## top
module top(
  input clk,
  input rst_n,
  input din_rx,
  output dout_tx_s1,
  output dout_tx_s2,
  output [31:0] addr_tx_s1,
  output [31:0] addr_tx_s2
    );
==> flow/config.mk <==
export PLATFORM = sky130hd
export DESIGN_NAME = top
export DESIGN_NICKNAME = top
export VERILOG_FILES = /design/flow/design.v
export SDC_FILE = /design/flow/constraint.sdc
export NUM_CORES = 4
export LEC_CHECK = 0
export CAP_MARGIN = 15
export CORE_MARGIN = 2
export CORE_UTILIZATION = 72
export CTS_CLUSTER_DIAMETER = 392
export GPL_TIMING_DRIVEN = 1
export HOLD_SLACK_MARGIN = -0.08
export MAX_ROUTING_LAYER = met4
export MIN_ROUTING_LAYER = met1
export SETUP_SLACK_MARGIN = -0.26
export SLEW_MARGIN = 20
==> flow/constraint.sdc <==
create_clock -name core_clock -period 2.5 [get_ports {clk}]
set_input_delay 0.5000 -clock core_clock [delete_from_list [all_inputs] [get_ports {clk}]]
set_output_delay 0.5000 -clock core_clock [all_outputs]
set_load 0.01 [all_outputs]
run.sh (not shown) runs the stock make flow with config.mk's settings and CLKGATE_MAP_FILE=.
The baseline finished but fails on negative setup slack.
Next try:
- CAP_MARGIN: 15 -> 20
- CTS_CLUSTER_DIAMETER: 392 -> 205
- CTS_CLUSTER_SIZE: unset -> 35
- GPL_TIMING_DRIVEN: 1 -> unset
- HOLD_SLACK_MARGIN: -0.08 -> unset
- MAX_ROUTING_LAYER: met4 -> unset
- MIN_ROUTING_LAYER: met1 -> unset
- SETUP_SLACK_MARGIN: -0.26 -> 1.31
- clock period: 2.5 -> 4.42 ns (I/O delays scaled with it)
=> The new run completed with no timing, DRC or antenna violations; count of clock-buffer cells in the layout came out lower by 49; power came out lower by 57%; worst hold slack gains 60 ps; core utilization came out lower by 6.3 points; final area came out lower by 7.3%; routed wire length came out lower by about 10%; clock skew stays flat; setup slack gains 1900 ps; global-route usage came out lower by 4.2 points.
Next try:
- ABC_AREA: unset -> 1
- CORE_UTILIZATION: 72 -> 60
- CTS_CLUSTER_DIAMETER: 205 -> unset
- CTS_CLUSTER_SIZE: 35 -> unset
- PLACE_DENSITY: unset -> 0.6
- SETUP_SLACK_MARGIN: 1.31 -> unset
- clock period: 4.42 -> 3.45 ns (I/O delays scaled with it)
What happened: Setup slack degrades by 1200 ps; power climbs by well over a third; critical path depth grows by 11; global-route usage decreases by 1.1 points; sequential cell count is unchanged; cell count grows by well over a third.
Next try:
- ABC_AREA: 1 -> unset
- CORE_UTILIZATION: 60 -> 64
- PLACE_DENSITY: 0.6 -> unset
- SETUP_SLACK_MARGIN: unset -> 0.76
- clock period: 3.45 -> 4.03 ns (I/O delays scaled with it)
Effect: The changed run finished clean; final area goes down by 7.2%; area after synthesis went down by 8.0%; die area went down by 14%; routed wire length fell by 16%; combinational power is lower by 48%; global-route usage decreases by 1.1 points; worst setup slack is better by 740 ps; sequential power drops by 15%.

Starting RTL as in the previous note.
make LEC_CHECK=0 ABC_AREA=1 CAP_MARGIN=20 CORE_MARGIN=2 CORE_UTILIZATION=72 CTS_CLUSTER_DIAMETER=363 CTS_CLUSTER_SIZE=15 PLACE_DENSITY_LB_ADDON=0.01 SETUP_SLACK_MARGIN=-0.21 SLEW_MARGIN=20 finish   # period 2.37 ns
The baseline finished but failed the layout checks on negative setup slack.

---

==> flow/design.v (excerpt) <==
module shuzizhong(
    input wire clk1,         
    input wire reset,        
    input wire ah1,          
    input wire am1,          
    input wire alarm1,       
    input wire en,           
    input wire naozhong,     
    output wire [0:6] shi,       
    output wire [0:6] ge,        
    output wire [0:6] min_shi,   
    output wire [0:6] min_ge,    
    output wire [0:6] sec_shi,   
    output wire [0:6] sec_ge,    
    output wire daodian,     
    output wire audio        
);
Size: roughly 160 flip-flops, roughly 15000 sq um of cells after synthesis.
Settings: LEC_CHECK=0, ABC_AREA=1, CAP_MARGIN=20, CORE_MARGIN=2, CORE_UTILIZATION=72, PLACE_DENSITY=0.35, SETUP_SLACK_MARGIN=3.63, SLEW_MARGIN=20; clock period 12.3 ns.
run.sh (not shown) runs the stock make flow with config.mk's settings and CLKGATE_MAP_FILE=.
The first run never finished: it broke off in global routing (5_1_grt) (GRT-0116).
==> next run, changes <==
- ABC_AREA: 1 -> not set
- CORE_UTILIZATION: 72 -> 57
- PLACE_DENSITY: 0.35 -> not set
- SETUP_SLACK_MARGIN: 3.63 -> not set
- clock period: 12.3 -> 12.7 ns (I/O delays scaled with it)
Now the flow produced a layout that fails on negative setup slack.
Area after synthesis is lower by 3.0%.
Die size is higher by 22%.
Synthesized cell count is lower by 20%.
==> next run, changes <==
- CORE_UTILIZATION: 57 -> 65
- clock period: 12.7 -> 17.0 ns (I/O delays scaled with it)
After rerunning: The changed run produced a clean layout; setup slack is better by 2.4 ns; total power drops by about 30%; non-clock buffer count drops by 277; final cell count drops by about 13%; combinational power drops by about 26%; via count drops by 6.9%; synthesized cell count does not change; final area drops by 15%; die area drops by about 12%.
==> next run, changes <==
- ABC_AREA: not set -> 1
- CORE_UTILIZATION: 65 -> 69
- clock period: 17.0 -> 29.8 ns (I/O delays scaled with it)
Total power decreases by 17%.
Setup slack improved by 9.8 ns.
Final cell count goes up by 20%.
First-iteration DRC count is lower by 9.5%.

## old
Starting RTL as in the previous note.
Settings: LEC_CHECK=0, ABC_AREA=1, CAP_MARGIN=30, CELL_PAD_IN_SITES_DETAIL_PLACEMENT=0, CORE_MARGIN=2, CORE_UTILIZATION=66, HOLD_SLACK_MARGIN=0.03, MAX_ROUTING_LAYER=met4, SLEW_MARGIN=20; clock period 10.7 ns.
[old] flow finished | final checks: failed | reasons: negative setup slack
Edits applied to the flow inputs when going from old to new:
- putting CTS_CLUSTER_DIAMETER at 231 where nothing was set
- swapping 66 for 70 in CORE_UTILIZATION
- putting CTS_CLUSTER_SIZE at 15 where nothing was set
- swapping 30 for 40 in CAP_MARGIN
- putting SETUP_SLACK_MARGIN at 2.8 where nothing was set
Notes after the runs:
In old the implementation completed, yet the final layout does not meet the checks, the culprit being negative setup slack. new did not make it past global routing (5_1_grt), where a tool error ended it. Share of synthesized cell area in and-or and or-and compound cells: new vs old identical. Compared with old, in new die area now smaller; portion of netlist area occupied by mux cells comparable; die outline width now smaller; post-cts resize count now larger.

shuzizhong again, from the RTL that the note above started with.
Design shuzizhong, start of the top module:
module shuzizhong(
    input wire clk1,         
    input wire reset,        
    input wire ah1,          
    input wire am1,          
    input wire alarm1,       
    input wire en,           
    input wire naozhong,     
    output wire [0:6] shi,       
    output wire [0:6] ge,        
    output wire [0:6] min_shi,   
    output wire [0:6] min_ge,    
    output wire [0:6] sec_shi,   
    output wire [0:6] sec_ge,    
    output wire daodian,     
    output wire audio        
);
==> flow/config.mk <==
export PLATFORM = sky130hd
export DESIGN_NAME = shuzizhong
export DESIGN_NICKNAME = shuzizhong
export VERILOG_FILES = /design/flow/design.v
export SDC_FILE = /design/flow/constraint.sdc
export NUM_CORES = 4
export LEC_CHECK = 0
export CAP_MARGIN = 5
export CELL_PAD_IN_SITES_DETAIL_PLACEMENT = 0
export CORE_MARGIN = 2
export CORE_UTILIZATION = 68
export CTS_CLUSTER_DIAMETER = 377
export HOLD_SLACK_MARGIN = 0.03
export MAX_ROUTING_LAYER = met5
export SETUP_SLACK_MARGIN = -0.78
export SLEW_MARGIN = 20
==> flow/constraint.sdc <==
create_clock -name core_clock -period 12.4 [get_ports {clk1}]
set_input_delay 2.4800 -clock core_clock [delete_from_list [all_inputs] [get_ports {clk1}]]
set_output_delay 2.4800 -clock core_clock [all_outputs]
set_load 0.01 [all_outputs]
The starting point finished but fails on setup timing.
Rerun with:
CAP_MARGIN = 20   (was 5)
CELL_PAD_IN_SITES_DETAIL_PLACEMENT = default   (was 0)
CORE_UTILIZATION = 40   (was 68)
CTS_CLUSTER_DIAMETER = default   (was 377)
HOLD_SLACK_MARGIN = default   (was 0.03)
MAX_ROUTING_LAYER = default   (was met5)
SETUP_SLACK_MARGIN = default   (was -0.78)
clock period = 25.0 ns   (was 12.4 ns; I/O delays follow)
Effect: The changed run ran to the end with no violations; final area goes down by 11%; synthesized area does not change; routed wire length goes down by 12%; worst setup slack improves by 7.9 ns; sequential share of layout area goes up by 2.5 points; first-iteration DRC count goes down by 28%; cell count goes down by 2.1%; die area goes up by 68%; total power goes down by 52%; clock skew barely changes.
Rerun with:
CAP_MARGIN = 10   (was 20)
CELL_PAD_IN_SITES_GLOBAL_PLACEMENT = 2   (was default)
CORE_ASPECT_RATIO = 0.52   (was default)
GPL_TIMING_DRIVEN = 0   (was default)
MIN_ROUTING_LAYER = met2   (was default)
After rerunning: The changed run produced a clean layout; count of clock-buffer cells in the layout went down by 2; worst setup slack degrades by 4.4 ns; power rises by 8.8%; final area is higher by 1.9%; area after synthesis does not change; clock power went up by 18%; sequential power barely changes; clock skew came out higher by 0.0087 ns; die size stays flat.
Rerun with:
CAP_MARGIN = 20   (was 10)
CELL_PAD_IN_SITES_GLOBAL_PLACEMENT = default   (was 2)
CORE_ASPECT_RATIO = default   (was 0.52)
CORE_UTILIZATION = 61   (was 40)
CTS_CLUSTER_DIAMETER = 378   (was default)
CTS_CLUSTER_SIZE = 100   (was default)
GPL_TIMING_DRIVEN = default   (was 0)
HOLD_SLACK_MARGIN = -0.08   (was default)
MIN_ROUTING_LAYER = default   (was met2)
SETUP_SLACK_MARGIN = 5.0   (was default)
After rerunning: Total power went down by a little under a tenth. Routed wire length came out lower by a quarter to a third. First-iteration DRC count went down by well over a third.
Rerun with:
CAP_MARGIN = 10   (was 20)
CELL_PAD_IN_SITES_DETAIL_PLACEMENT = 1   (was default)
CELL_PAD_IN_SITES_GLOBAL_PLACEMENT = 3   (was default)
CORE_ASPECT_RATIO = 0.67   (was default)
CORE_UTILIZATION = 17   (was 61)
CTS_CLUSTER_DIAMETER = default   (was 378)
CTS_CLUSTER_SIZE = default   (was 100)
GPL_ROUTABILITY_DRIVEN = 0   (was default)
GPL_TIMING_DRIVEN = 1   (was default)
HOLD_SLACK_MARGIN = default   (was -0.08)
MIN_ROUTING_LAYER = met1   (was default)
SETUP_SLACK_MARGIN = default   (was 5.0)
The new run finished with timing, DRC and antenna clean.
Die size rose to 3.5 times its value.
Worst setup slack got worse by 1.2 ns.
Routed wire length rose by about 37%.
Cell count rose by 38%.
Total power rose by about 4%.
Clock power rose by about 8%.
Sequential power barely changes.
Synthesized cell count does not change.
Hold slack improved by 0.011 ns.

...

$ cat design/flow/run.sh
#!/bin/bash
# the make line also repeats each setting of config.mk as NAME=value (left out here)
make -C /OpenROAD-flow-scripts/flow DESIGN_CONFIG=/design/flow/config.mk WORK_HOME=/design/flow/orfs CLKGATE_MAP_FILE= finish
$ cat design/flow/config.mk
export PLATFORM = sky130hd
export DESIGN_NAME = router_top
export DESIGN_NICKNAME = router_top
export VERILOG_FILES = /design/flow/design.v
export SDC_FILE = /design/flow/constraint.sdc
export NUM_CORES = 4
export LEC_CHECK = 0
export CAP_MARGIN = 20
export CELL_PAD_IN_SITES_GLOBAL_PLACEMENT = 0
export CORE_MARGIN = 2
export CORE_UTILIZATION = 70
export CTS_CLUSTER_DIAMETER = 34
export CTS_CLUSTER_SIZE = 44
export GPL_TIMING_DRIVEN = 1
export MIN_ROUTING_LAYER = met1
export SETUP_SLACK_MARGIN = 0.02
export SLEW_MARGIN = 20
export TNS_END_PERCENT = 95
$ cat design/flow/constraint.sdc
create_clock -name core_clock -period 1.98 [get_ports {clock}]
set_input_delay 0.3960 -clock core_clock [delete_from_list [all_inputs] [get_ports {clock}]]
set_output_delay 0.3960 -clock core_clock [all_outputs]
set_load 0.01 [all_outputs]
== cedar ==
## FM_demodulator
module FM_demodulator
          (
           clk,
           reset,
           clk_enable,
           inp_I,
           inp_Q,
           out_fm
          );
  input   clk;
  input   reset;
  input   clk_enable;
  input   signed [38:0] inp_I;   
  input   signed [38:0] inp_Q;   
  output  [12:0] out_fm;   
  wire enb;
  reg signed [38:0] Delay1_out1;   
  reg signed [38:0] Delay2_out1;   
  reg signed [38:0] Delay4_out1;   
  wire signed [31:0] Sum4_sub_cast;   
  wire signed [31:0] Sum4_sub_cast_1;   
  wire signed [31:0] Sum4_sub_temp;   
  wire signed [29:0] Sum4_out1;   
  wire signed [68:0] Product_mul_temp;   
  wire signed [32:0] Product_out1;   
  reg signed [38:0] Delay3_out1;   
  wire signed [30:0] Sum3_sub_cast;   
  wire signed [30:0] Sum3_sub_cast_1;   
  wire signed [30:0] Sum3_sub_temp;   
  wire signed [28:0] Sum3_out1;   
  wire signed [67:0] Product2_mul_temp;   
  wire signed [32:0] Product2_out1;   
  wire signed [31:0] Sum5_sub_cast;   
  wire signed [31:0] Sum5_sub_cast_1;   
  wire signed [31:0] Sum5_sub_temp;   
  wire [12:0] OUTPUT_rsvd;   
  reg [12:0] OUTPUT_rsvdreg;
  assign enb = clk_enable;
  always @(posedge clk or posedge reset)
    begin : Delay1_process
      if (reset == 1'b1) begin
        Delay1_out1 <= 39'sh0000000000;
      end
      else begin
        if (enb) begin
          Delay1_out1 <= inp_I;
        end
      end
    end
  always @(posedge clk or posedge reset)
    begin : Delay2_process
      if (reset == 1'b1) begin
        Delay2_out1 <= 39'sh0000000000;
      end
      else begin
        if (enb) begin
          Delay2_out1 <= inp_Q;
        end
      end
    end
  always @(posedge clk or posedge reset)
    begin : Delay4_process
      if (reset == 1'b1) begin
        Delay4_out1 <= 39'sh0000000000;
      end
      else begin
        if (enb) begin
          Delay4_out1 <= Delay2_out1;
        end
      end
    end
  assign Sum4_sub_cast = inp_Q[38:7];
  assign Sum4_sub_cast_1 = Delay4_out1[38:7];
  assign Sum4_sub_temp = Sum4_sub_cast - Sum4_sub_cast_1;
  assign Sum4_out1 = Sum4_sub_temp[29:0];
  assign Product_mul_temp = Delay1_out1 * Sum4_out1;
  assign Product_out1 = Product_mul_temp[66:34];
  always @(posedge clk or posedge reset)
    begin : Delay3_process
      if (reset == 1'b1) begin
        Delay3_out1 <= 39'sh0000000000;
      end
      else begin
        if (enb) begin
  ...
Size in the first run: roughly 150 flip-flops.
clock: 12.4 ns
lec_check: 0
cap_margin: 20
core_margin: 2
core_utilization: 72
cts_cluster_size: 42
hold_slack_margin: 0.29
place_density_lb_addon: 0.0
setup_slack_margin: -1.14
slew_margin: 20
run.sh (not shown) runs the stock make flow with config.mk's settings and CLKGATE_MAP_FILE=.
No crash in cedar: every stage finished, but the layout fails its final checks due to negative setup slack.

Task details :: List each line of the entries that holds the string "assign".

Expected answer ::
  assign enb = clk_enable;
  assign Sum4_sub_cast = inp_Q[38:7];
  assign Sum4_sub_cast_1 = Delay4_out1[38:7];
  assign Sum4_sub_temp = Sum4_sub_cast - Sum4_sub_cast_1;
  assign Sum4_out1 = Sum4_sub_temp[29:0];
  assign Product_mul_temp = Delay1_out1 * Sum4_out1;
  assign Product_out1 = Product_mul_temp[66:34];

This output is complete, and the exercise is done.